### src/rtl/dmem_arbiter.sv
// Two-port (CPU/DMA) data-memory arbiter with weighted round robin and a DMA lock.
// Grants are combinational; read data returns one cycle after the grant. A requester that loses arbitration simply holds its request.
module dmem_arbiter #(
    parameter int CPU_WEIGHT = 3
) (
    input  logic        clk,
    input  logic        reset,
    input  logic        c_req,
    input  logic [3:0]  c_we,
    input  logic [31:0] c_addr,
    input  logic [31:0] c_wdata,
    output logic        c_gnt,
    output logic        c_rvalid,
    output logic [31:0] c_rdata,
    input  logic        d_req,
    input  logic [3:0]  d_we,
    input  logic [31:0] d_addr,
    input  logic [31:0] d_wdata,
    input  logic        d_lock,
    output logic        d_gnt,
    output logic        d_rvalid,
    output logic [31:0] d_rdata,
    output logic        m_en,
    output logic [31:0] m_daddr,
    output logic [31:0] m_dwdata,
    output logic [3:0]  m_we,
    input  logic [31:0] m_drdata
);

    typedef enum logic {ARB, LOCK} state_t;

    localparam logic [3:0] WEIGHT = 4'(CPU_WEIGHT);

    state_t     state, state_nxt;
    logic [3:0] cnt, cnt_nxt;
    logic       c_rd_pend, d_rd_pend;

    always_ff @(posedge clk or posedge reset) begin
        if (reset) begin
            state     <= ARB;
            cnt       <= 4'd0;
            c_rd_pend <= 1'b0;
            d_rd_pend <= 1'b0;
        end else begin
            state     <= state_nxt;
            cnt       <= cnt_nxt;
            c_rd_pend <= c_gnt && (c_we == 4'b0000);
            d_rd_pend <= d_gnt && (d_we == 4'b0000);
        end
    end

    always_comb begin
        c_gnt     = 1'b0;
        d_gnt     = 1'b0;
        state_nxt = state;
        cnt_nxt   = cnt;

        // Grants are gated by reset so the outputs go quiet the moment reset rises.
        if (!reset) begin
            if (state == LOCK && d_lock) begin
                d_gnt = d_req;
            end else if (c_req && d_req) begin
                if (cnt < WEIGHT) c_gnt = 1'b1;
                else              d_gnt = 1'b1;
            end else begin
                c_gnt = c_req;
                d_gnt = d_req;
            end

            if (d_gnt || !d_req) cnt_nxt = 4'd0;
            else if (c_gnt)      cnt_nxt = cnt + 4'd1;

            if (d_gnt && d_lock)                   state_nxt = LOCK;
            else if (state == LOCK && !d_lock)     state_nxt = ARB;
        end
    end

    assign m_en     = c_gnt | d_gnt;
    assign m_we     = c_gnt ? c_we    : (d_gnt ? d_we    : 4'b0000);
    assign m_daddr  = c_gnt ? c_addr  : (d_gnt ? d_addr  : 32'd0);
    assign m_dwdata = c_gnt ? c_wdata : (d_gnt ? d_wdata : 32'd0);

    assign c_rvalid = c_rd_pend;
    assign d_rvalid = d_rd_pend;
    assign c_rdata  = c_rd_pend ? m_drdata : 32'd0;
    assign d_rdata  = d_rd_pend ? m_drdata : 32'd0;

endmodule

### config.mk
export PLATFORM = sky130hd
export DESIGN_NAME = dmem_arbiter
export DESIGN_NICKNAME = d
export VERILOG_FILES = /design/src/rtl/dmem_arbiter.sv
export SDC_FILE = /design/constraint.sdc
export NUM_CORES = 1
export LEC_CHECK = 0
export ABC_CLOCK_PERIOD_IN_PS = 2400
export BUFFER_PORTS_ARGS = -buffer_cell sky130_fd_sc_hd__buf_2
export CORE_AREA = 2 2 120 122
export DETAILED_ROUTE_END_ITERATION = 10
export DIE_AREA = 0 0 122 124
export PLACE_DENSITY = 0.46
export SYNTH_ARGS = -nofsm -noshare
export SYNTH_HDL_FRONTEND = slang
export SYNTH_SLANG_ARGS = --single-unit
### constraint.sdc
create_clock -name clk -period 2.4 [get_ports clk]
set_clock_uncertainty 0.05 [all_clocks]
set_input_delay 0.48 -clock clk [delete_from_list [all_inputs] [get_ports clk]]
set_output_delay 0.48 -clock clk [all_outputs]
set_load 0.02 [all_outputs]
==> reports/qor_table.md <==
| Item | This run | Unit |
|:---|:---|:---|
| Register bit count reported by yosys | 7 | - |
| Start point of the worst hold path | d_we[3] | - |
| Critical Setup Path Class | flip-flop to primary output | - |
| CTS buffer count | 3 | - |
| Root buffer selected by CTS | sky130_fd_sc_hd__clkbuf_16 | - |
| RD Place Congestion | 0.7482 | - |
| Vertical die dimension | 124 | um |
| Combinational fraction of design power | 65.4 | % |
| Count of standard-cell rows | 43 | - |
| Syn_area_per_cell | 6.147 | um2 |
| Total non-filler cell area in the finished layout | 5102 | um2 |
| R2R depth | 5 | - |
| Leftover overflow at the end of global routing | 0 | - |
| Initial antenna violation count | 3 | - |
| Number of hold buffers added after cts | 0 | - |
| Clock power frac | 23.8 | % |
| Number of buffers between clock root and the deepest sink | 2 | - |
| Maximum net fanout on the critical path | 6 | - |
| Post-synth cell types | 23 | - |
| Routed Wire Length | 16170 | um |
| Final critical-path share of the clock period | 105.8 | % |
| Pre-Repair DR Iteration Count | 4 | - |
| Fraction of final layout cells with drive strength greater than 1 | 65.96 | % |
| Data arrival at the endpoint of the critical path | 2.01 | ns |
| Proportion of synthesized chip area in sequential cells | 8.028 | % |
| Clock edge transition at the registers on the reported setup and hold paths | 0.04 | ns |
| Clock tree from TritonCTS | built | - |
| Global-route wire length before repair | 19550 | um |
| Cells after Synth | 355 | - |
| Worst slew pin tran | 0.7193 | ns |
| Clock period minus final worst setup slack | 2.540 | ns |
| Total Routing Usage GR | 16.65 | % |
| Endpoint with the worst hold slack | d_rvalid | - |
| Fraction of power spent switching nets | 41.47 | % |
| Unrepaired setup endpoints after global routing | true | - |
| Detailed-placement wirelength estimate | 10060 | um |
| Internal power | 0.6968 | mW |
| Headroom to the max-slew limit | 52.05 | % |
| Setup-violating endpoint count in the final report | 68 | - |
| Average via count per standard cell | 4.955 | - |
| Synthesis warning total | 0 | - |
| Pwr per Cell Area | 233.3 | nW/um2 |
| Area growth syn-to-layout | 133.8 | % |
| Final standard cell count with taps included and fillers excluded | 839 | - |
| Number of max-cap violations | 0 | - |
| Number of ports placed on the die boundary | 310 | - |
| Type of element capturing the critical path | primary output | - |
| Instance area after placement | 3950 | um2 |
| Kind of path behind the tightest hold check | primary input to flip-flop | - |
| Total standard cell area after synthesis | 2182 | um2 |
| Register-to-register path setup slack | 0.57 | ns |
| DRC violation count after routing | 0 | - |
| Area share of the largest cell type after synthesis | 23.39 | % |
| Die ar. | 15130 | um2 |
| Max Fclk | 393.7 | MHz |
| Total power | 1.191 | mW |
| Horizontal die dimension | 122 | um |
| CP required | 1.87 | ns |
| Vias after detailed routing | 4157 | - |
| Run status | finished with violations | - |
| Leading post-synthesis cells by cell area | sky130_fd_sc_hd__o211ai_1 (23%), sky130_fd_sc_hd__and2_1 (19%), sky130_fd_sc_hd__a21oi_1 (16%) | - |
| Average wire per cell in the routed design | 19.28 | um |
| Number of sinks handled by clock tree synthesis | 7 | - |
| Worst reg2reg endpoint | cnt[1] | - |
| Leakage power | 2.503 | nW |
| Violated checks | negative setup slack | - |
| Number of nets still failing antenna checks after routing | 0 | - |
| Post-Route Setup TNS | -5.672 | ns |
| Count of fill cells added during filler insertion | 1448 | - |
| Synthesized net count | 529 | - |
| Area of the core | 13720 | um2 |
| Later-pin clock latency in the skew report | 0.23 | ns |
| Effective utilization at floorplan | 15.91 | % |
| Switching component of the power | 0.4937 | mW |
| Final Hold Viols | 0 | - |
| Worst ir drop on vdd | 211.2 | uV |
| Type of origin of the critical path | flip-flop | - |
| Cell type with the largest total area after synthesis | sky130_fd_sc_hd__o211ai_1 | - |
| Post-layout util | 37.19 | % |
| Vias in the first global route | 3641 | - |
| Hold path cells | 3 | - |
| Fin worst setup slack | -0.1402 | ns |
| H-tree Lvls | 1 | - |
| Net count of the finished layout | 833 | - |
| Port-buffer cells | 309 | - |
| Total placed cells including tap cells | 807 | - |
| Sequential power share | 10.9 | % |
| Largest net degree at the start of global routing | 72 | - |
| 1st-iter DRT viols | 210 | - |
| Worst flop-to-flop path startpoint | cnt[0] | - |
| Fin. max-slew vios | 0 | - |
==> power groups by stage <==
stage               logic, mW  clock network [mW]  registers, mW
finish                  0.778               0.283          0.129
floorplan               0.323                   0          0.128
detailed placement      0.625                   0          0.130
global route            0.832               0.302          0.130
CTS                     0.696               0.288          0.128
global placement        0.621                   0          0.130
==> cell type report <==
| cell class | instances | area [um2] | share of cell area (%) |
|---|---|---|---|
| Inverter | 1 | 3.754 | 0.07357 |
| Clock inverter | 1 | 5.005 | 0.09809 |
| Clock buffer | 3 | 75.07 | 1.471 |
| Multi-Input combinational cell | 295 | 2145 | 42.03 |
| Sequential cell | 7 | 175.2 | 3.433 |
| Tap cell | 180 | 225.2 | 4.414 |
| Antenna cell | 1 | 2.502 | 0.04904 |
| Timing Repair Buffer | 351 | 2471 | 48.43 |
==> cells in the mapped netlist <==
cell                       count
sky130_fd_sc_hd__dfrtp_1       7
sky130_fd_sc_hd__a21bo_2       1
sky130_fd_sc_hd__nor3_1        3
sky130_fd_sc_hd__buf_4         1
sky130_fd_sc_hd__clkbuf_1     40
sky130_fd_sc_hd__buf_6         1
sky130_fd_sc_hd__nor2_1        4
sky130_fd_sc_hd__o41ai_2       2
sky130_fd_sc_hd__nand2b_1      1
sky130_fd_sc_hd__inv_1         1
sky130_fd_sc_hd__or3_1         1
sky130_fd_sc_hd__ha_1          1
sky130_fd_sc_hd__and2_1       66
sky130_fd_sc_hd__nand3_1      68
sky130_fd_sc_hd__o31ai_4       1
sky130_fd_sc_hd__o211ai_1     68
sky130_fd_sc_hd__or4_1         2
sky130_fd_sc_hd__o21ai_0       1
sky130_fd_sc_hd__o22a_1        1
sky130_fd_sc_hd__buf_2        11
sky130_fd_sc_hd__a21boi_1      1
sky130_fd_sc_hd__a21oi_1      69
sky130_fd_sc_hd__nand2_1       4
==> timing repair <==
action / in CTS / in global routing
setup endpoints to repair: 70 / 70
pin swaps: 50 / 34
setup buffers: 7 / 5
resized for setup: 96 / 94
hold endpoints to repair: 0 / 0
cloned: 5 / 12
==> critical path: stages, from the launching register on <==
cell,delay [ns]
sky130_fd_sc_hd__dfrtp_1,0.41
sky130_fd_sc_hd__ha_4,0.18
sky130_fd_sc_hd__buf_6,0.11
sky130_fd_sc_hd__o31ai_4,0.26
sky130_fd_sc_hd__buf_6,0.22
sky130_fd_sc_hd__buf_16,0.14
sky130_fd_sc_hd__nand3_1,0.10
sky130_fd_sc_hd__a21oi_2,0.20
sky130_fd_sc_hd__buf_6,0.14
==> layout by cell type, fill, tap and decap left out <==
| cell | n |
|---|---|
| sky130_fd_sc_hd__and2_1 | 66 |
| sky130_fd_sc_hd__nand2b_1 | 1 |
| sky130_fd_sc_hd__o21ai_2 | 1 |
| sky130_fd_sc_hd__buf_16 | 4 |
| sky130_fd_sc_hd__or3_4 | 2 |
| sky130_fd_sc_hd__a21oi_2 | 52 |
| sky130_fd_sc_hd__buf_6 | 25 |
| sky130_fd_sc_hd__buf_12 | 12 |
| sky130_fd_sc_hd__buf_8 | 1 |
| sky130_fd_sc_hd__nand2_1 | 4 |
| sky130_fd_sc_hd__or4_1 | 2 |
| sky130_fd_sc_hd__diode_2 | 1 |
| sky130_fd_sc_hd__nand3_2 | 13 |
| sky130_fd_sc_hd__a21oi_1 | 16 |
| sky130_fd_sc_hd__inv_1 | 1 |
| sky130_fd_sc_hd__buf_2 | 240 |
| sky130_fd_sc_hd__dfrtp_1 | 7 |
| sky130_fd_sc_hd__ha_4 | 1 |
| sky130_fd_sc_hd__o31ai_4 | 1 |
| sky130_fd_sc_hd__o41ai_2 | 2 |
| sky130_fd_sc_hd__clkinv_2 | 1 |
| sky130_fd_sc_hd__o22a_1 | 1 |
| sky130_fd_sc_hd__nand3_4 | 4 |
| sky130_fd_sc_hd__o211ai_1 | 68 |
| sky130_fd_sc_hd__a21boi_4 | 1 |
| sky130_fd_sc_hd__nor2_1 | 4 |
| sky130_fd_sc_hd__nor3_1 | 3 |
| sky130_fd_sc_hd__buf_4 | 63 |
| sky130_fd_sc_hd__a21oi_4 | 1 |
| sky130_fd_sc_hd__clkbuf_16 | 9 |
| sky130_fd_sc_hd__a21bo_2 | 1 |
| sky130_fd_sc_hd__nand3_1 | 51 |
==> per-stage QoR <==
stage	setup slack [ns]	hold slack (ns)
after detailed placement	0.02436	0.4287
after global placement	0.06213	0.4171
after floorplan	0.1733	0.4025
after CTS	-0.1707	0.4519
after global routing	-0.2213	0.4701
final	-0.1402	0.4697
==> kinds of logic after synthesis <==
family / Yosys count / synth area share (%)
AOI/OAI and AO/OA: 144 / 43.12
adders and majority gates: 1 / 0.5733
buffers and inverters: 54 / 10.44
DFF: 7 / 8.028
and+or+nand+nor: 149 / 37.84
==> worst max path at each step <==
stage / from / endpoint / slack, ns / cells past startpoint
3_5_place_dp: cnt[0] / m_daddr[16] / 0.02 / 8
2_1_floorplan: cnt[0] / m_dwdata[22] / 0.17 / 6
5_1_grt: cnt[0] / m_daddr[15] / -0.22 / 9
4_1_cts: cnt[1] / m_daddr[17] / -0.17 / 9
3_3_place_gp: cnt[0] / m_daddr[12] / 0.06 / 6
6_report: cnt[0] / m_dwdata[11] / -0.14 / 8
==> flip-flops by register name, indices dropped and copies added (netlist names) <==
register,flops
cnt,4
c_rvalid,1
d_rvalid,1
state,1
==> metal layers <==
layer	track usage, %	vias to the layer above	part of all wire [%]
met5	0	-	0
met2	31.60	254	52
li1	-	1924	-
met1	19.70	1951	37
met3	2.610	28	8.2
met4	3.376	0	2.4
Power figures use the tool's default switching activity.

* * *

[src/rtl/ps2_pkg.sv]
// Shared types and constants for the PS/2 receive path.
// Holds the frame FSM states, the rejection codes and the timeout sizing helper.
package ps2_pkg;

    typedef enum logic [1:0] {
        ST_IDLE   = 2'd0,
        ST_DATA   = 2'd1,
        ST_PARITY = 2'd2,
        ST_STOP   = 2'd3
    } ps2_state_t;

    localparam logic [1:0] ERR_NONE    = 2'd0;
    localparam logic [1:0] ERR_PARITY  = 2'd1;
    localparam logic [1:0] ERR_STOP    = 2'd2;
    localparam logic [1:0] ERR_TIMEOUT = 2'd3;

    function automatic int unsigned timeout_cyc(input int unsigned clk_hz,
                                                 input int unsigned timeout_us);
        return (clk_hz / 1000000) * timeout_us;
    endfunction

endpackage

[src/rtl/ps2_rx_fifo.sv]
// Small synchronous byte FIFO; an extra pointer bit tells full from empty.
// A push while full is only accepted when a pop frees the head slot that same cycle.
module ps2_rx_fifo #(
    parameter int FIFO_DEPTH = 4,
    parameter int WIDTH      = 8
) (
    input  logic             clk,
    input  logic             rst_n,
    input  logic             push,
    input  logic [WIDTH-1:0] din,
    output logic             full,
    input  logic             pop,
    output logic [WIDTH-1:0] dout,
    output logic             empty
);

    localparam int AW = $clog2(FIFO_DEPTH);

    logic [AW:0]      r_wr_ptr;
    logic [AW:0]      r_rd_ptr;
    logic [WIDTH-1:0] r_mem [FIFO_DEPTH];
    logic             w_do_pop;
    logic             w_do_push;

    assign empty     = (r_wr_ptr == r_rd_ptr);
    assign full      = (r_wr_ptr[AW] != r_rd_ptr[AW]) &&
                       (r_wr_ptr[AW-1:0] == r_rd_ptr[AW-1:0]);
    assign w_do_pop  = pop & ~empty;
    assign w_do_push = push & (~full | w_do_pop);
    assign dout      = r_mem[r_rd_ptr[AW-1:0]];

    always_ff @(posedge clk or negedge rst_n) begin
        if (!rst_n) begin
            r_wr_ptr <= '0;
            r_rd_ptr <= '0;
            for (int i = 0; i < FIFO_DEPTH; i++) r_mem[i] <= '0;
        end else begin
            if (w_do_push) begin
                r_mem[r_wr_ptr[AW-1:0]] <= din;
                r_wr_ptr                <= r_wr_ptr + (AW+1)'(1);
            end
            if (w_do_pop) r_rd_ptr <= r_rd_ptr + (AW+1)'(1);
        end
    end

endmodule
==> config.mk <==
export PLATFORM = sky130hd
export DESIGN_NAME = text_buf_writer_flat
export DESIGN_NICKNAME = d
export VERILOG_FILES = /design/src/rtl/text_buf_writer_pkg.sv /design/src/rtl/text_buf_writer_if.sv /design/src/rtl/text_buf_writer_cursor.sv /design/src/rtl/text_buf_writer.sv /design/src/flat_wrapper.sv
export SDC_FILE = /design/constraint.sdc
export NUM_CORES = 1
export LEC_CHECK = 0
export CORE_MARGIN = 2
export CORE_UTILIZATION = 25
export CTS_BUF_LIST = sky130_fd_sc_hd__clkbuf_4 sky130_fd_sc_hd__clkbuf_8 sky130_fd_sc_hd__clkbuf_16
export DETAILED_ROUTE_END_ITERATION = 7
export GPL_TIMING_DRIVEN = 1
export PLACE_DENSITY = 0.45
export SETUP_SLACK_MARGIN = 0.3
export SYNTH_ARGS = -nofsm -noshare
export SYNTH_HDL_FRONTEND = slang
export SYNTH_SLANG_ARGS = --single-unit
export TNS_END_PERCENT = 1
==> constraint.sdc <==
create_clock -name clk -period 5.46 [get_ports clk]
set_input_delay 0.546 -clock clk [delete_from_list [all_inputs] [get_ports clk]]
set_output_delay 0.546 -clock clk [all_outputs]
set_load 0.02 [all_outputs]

## TASK TO COMPLETE
Among the entries above, copy exactly only the lines starting with the one containing "cells | 8.028 | % |" and going through the one containing "0.7193 | ns |", both ends included.

## EXERCISE SOLUTION
| Proportion of synthesized chip area in sequential cells | 8.028 | % |
| Clock edge transition at the registers on the reported setup and hold paths | 0.04 | ns |
| Clock tree from TritonCTS | built | - |
| Global-route wire length before repair | 19550 | um |
| Cells after Synth | 355 | - |
| Worst slew pin tran | 0.7193 | ns |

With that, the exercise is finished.